本開示の実施は、特に明記しない限り、当業者の技能の範囲内である化学、分子生物学、微生物学、組換えDNA、遺伝学、免疫学、細胞生物学、細胞培養及びトランスジェニック生物学の従来の技術を使用する。例えば、Maniatis et al.,1982,Molecular Cloning(Cold Spring Harbor Laboratory Press,Cold Spring Harbor,N.Y.);Sambrook et al.,1989,Molecular Cloning,2nd Ed.(Cold Spring Harbor Laboratory Press,Cold Spring Harbor,N.Y.);Sambrook and Russell,2001,Molecular Cloning,3rd Ed.(Cold Spring Harbor Laboratory Press,Cold Spring Harbor,N.Y.);Ausubel et al.,1992),Current Protocols in Molecular Biology(John Wiley&Sons,including periodic updates);Glover,1985,DNA Cloning(IRL Press,Oxford);Anand,1992;Guthrie and Fink,1991;Harlow and Lane,1988,Antibodies,(Cold Spring Harbor Laboratory Press,Cold Spring Harbor,N.Y.);Jakoby and Pastan,1979;Nucleic Acid Hybridization(B.D.Hames&S.J.Higgins eds.1984);Transcription And Translation(B.D.Hames&S.J.Higgins eds.1984);Culture Of Animal Cells(R.I.Freshney,Alan R.Liss,Inc.,1987);Immobilized Cells And Enzymes(IRL Press,1986);B.Perbal,A Practical Guide To Molecular Cloning(1984);the treatise,Methods In Enzymology(Academic Press,Inc.,N.Y.);Gene Transfer Vectors For Mammalian Cells(J.H.Miller and M.P.Calos eds.,1987,Cold Spring Harbor Laboratory);Methods In Enzymology,Vols.154 and 155(Wu et al.eds.),Immunochemical Methods In Cell And Molecular Biology(Mayer and Walker,eds.,Academic Press,London,1987);Handbook Of Experimental Immunology,Volumes I-IV(D.M.Weir and C.C.Blackwell,eds.,1986);Riott,Essential Immunology,6th Edition,Blackwell Scientific Publications,Oxford,1988;Hogan et al.,Manipulating the Mouse Embryo,(Cold Spring Harbor Laboratory Press,Cold Spring Harbor,N.Y.,1986);Westerfield,M.,The zebrafish book.A guide for the laboratory use of zebrafish(Danio rerio),(4th Ed.,Univ.of Oregon Press,Eugene,2000)を参照されたい。

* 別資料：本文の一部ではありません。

==> run.sh <==
#!/bin/bash
# OpenROAD 26Q1-2900-gdf79404cd8, Yosys 0.63+post, stock flow scripts
make -C /OpenROAD-flow-scripts/flow DESIGN_CONFIG=/design/flow/config.mk WORK_HOME=/design/flow/orfs finish
==> config.mk <==
export PLATFORM = sky130hd
export DESIGN_NAME = RegisterBank
export DESIGN_NICKNAME = RegisterBank
export VERILOG_FILES = /design/flow/design.v
export SDC_FILE = /design/flow/constraint.sdc
export NUM_CORES = 4
export LEC_CHECK = 1
export CORE_UTILIZATION = 30
==> constraint.sdc <==
current_design RegisterBank

set clk_period 8.5
set clk_io_pct 0.2

create_clock -name clk0 -period $clk_period [get_ports {clock}]

set non_clock_inputs [all_inputs -no_clocks]
set_input_delay [expr $clk_period * $clk_io_pct] -clock clk0 $non_clock_inputs
set_output_delay [expr $clk_period * $clk_io_pct] -clock clk0 [all_outputs]
`flow/run.sh`:
```
#!/bin/bash
# OpenROAD 26Q1-2900-gdf79404cd8, Yosys 0.63+post, stock flow scripts
make -C /OpenROAD-flow-scripts/flow DESIGN_CONFIG=/design/flow/config.mk WORK_HOME=/design/flow/orfs finish
```
`flow/design.v`:
```
`timescale 1ns / 1ps
module BranchingLogic(
		input [31:0] jump_addr,
		input zero_flag,
		input sign_flag,
		input carry_flag,
		input overflow_flag,
		input [3:0] FlagControl,
		input BranchControl,
		input [31:0] program_counter_in,
		output [31:0] program_counter_out,
		output wire[31:0] pc_plus4
	);
	wire [31:0] jump_counter; 
	wire flag, flag_imd, jump_condition;
	wire dummy1, dummy2, dummy3, dummy4;
	Mux_4x1 #(1)MuxFlagSelector(sign_flag, overflow_flag, zero_flag, carry_flag, flag_imd, FlagControl[2:1]);
	Mux #(1)MuxSignSelector(flag_imd, ~flag_imd, flag, FlagControl[0]);
	assign jump_condition = (flag|(FlagControl[3]&FlagControl[2]))&BranchControl;
	adder A1 (program_counter_in,32'b100,1'b0,pc_plus4,dummy1,dummy2);
	adder A2 (pc_plus4, {jump_addr[29:0],2'b0},1'b0, jump_counter,dummy3,dummy4);
	Mux MuxDestinationSelector(pc_plus4, jump_counter, program_counter_out,jump_condition);
endmodule
`timescale 1ns / 1ps
module Mux(
		in_1,
		in_2,
		out,
		select
    );
parameter N=32;
	input [N-1:0] in_1;
	input [N-1:0] in_2;
	output reg[N-1:0] out;
	input select;
	always@(*)
	begin
		if(select)
			out <= in_2;
		else
			out <= in_1;
	end
endmodule
module Mux_4x1(
		in_1,
		in_2,
		in_3,
		in_4,
		out,
		select
    );
parameter N=32;
	input [N-1:0] in_1;
	input [N-1:0] in_2;
	input [N-1:0] in_3;
	input [N-1:0] in_4;
	output reg[N-1:0] out;
	input [1:0] select;
	always@(*)
	begin
		if(select == 2'b11)
			out <= in_4;
		else if(select == 2'b10)
			out <= in_3;
		else if(select == 2'b01)
			out <= in_2; 
		else
			out <= in_1;
	end
endmodule
module Mux_8x1(
		in_1,
		in_2,
		in_3,
		in_4,
		in_5,
		in_6,
		in_7,
		in_8,
		out,
		select
    );
parameter N=32;
	input [N-1:0] in_1;
	input [N-1:0] in_2;
	input [N-1:0] in_3;
	input [N-1:0] in_4;
	input [N-1:0] in_5;
	input [N-1:0] in_6;
	input [N-1:0] in_7;
	input [N-1:0] in_8;
	output reg[N-1:0] out;
	input [2:0] select;
	always@(*)
	begin
		if(select == 3'b111)
			out <= in_8;
		else if(select == 3'b110)
			out <= in_7;
		else if(select == 3'b101)
			out <= in_6;
		else if(select == 3'b100)
			out <= in_5;
		else if(select == 3'b11)
			out <= in_4;
		else if(select == 3'b10)
			out <= in_3;
		else if(select == 3'b01)
			out <= in_2; 
		else
			out <= in_1;
	end
endmodule
`timescale 1ns / 1ps
module adder(
    input [31:0] a,
    input [31:0] b,
    input cy_in,
    output [31:0] sum,
	 output carryflag,
	 output overflowflag
    );
	wire [31:0] carry; 
	full_adder FA0(a[0],b[0],cy_in,sum[0],carry[1]);
	full_adder FA1(a[1],b[1],carry[1],sum[1],carry[2]);
	full_adder FA2(a[2],b[2],carry[2],sum[2],carry[3]);
	full_adder FA3(a[3],b[3],carry[3],sum[3],carry[4]);
	full_adder FA4(a[4],b[4],carry[4],sum[4],carry[5]);
	full_adder FA5(a[5],b[5],carry[5],sum[5],carry[6]);
	full_adder FA6(a[6],b[6],carry[6],sum[6],carry[7]);
	full_adder FA7(a[7],b[7],carry[7],sum[7],carry[8]);
	full_adder FA8(a[8],b[8],carry[8],sum[8],carry[9]);
	full_adder FA9(a[9],b[9],carry[9],sum[9],carry[10]);
	full_adder FA10(a[10],b[10],carry[10],sum[10],carry[11]);
	full_adder FA11(a[11],b[11],carry[11],sum[11],carry[12]);
	full_adder FA12(a[12],b[12],carry[12],sum[12],carry[13]);
	full_adder FA13(a[13],b[13],carry[13],sum[13],carry[14]);
	full_adder FA14(a[14],b[14],carry[14],sum[14],carry[15]);
	full_adder FA15(a[15],b[15],carry[15],sum[15],carry[16]);
	full_adder FA16(a[16],b[16],carry[16],sum[16],carry[17]);
	full_adder FA17(a[17],b[17],carry[17],sum[17],carry[18]);
	full_adder FA18(a[18],b[18],carry[18],sum[18],carry[19]);
	full_adder FA19(a[19],b[19],carry[19],sum[19],carry[20]);
	full_adder FA20(a[20],b[20],carry[20],sum[20],carry[21]);
	full_adder FA21(a[21],b[21],carry[21],sum[21],carry[22]);
	full_adder FA22(a[22],b[22],carry[22],sum[22],carry[23]);
	full_adder FA23(a[23],b[23],carry[23],sum[23],carry[24]);
	full_adder FA24(a[24],b[24],carry[24],sum[24],carry[25]);
	full_adder FA25(a[25],b[25],carry[25],sum[25],carry[26]);
	full_adder FA26(a[26],b[26],carry[26],sum[26],carry[27]);
	full_adder FA27(a[27],b[27],carry[27],sum[27],carry[28]);
	full_adder FA28(a[28],b[28],carry[28],sum[28],carry[29]);
	full_adder FA29(a[29],b[29],carry[29],sum[29],carry[30]);
	full_adder FA30(a[30],b[30],carry[30],sum[30],carry[31]);
	full_adder FA31(a[31],b[31],carry[31],sum[31],carryflag);
	assign overflowflag = carryflag ^ carry[31];
endmodule
module full_adder(
		input a,
		input b,
		input c_in,
		output sum,
		output c_out
    );
	assign sum = a^b^c_in;
	assign c_out = (a&b)|(b&c_in)|(c_in&a);
endmodule
```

他に定義されない限り、本明細書で使用される全ての技術用語及び科学用語は、本開示が属する技術分野の当業者によって一般的に理解されるのと同じ意味を有する。本明細書に記載の方法及び材料と類似又は同等の方法及び材料を本開示の実施又は試験に使用することができるが、適切な方法及び材料を以下に記載する。本明細書で言及される全ての刊行物、特許出願、特許、及び他の参考文献は、その全体が参照により組み込まれる。矛盾する場合、定義を含む本明細書が優先する。更に、材料、方法、及び例は例示にすぎず、限定することを意図するものではない。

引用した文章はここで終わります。